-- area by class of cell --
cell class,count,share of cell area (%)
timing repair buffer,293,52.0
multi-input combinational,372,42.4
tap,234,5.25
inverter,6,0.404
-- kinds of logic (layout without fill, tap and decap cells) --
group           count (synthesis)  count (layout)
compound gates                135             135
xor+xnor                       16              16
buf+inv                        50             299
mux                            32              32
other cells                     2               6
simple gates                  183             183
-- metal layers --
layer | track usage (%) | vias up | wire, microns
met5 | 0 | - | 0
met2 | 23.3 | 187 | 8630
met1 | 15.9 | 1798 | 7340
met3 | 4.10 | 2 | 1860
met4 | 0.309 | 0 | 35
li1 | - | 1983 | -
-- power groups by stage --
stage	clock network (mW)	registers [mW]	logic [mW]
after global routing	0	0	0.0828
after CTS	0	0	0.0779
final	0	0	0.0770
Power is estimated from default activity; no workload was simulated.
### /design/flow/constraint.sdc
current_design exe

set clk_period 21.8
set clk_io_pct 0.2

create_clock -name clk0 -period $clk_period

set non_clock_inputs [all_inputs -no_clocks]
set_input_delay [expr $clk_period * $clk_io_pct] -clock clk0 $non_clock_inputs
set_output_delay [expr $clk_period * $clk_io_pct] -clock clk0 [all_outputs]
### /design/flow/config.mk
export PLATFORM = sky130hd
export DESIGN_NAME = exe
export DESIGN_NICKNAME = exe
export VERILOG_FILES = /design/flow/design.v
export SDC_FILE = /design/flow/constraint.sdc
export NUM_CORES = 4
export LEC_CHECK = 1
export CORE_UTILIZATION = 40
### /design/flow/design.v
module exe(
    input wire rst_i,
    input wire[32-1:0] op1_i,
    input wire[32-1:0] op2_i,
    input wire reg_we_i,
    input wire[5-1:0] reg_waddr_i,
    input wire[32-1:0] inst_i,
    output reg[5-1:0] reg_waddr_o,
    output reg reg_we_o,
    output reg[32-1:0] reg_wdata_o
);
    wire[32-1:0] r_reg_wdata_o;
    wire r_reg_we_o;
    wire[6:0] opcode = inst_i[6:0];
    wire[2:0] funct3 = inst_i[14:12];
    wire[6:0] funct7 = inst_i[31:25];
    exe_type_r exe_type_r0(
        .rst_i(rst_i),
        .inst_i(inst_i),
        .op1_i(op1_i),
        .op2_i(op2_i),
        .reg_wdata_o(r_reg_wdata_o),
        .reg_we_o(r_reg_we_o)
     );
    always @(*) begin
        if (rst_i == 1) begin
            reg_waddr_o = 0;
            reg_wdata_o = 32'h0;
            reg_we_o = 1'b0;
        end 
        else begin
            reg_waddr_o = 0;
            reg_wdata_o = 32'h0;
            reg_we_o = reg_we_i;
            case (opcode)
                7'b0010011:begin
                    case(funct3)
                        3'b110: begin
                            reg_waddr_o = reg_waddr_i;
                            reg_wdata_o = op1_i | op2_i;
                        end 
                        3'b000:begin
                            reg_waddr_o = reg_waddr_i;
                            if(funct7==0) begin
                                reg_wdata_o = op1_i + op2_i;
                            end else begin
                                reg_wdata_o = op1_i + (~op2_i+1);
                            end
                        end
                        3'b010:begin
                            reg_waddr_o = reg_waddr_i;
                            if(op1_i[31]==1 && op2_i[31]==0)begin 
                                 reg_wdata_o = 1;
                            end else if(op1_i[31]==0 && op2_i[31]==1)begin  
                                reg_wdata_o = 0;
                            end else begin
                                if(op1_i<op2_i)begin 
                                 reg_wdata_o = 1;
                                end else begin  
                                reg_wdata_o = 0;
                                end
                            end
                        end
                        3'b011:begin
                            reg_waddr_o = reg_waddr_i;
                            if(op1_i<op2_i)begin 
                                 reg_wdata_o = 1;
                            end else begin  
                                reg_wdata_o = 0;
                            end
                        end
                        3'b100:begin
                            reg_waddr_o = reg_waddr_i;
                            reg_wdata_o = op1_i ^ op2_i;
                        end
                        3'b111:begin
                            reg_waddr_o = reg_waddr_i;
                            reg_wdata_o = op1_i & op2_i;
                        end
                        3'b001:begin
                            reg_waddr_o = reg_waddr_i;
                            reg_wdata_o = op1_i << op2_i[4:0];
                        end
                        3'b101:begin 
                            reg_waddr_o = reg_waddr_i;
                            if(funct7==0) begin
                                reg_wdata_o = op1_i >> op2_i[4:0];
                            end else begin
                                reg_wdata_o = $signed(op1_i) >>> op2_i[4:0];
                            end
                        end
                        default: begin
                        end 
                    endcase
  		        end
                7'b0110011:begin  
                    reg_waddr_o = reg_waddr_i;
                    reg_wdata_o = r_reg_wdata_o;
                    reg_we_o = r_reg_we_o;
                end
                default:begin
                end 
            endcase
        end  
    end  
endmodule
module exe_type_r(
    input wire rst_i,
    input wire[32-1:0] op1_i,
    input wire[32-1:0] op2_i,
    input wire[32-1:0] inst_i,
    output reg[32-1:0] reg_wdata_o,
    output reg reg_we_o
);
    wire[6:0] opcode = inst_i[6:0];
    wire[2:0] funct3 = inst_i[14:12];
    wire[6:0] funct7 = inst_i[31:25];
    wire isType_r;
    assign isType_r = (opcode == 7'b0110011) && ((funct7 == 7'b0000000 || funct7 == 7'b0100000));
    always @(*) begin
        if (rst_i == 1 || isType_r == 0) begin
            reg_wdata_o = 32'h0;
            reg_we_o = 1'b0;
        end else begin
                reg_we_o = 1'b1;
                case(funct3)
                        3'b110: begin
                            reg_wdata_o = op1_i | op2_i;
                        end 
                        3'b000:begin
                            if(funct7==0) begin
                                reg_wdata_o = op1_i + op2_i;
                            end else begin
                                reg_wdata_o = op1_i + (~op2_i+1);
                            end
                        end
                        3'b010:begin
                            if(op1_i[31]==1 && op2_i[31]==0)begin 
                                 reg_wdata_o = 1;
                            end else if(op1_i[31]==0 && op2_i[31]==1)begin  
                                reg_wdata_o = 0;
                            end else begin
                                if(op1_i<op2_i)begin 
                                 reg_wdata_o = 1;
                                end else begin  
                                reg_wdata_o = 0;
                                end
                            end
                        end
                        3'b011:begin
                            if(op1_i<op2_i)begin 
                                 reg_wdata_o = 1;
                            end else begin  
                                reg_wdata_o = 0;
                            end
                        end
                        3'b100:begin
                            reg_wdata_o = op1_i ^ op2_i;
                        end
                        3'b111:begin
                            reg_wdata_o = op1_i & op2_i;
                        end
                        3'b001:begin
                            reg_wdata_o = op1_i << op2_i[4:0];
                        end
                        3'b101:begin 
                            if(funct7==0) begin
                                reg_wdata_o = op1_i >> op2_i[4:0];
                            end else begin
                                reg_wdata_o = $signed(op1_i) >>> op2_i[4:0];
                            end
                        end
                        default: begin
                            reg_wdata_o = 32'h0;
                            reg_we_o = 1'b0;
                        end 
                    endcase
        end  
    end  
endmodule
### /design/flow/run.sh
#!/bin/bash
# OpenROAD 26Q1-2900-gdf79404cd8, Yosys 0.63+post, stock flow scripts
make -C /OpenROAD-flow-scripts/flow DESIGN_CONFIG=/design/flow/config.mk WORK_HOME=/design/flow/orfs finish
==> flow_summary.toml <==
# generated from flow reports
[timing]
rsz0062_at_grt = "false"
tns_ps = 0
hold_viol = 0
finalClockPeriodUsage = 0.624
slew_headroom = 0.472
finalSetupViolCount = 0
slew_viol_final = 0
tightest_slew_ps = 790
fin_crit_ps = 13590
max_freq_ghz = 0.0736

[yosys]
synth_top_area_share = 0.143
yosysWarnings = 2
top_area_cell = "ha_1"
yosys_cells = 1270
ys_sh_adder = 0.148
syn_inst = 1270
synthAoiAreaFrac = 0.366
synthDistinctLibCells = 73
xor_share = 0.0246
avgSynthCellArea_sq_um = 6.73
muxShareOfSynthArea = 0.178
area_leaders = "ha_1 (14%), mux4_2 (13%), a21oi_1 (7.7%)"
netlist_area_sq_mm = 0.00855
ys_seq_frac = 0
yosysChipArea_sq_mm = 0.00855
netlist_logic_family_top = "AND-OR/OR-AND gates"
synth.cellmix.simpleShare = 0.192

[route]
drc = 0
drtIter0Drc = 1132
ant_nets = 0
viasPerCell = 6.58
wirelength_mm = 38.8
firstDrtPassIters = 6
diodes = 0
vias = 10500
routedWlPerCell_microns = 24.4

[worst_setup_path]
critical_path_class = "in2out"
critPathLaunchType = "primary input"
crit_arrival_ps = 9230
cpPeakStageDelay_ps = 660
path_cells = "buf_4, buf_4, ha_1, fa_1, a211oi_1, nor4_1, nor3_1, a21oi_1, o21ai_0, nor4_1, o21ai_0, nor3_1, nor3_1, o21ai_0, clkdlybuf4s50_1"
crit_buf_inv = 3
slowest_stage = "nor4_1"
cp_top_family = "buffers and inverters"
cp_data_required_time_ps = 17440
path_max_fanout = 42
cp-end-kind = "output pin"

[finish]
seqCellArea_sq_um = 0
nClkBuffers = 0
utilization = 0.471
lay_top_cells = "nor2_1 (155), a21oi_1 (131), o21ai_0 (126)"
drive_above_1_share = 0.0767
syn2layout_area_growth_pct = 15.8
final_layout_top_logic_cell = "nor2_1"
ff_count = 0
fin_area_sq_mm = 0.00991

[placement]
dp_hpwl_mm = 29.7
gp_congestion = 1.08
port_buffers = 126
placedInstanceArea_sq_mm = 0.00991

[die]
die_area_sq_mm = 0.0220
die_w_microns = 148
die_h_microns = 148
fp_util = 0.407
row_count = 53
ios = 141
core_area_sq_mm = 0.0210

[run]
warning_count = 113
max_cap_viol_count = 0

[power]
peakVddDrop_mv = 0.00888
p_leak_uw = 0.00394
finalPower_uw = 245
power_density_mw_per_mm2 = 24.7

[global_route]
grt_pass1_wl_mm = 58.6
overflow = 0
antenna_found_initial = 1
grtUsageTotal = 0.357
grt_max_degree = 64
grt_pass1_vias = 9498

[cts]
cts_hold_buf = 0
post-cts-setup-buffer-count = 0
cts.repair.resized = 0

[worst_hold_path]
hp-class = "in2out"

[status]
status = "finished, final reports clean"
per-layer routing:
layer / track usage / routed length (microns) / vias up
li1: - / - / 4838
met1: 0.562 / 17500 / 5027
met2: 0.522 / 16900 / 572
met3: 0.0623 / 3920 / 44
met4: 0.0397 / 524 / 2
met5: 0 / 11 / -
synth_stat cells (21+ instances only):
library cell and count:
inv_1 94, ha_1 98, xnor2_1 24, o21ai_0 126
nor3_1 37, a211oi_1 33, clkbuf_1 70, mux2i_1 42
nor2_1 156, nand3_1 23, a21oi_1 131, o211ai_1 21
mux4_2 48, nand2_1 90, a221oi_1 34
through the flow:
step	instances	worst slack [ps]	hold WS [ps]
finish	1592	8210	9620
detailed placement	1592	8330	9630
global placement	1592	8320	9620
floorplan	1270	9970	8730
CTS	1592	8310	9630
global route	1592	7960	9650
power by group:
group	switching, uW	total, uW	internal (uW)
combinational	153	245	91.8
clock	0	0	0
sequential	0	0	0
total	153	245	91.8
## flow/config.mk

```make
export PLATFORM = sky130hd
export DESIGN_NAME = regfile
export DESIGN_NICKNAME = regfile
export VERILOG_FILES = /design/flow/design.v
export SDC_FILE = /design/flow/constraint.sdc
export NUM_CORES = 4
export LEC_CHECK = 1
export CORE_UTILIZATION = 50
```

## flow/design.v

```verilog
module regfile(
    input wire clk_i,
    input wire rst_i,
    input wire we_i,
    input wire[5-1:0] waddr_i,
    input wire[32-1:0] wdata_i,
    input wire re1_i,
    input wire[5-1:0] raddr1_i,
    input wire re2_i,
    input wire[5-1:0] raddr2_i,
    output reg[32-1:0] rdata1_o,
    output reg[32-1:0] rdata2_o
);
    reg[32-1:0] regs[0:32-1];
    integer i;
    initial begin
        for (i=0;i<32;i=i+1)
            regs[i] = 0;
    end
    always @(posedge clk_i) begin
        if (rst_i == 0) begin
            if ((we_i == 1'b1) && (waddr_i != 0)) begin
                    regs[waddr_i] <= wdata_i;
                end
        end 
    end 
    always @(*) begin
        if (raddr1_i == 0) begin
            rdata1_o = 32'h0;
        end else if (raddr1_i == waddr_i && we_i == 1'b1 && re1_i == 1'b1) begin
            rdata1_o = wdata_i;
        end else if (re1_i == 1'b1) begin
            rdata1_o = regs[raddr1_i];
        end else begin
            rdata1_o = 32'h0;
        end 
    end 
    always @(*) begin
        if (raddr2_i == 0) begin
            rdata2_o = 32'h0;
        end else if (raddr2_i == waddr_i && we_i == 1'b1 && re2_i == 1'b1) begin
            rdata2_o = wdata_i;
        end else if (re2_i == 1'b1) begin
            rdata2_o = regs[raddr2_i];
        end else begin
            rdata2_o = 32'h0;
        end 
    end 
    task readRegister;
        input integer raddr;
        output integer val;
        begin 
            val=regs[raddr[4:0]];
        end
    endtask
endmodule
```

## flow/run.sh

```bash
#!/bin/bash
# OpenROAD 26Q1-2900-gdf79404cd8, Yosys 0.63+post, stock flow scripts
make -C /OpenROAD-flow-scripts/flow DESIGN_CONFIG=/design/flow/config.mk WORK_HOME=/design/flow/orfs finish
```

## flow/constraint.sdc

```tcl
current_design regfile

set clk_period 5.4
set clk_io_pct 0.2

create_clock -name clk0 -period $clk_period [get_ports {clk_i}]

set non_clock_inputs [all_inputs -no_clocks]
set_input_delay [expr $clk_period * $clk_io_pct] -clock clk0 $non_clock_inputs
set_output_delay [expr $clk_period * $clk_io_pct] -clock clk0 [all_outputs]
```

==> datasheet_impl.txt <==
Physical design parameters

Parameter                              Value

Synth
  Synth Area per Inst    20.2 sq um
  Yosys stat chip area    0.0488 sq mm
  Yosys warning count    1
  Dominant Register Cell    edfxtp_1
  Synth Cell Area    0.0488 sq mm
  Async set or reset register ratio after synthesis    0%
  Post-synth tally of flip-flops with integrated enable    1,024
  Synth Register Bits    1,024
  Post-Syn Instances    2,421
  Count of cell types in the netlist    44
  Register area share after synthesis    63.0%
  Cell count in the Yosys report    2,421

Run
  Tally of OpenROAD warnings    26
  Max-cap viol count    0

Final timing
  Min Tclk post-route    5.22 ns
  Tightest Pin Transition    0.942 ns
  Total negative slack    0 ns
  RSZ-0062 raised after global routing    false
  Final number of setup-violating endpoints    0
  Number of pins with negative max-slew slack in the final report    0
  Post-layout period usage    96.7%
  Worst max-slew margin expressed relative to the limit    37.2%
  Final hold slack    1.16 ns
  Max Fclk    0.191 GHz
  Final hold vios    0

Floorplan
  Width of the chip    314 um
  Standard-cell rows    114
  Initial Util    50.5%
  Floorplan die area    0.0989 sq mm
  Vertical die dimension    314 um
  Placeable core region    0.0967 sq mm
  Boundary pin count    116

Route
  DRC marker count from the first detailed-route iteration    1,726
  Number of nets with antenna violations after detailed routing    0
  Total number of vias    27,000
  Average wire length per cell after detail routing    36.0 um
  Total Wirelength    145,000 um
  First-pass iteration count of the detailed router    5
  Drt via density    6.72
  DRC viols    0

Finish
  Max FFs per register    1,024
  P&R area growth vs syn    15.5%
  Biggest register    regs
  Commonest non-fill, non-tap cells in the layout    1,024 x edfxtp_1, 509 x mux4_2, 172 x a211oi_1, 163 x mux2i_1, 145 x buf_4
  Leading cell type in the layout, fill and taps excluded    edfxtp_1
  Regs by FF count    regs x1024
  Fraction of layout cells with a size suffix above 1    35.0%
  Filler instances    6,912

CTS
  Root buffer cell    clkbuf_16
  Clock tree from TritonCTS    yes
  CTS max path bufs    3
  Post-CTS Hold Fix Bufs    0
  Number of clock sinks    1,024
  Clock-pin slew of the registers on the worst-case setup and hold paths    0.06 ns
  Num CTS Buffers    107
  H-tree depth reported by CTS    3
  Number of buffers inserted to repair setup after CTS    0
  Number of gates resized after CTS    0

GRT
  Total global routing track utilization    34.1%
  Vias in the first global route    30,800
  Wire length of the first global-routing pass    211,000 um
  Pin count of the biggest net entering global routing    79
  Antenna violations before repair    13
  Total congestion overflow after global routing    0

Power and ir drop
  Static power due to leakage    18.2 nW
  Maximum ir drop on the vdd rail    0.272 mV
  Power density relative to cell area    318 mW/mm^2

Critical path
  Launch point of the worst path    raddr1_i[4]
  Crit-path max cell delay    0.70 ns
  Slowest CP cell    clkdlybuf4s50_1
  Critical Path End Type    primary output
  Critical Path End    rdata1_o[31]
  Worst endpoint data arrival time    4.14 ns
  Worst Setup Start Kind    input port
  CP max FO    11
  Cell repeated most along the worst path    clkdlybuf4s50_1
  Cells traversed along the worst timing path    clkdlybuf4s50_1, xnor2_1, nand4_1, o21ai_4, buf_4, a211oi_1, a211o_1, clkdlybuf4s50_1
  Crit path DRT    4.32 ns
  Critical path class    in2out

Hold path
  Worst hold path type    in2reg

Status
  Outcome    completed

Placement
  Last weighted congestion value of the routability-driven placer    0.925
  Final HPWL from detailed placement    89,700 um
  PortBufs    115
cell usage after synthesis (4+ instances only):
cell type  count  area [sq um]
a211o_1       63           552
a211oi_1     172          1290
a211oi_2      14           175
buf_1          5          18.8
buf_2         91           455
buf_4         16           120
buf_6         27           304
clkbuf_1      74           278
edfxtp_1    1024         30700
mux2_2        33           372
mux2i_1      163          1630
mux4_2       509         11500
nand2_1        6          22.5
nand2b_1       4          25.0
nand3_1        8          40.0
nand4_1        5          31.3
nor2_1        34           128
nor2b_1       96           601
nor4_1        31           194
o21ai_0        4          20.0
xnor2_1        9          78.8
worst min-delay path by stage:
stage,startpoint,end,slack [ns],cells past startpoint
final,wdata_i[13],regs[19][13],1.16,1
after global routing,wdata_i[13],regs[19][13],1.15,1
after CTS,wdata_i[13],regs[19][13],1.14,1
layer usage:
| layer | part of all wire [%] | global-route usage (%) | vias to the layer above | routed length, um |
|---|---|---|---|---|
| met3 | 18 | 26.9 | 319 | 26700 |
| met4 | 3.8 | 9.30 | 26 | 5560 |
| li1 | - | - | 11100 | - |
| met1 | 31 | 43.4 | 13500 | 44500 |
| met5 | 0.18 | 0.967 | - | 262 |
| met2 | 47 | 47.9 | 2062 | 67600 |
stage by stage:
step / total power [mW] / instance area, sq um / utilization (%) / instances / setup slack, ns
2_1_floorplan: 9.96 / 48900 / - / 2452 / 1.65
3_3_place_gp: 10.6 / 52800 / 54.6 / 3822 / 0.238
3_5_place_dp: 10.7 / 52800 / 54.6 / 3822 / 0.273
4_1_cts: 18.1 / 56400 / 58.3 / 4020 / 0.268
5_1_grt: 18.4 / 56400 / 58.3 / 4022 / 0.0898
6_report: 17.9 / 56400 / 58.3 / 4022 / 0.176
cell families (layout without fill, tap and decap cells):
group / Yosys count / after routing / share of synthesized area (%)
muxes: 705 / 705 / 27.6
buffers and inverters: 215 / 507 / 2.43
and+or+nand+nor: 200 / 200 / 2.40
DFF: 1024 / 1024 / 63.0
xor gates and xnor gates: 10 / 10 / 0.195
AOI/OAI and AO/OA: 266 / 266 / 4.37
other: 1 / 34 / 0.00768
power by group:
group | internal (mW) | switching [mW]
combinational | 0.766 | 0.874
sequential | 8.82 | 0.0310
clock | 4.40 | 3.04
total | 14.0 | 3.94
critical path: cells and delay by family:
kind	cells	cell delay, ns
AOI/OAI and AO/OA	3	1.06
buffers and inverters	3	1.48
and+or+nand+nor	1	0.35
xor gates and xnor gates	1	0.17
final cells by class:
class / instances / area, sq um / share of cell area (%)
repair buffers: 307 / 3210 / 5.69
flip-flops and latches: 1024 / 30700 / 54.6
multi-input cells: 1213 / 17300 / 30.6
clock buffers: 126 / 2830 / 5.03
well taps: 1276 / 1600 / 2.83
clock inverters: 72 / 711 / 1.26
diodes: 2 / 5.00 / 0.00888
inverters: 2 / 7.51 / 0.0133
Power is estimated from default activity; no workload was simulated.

================

--- To do ---
Above are records; repeat only the lines starting at the line with "post-cts-setup-buffer-count = 0" and ending at the line with "met3: 0.0623 / 3920 / 44", exactly as they appear, both included.

--- Written solution ---
post-cts-setup-buffer-count = 0
cts.repair.resized = 0

[worst_hold_path]
hp-class = "in2out"

[status]
status = "finished, final reports clean"
per-layer routing:
layer / track usage / routed length (microns) / vias up
li1: - / - / 4838
met1: 0.562 / 17500 / 5027
met2: 0.522 / 16900 / 572
met3: 0.0623 / 3920 / 44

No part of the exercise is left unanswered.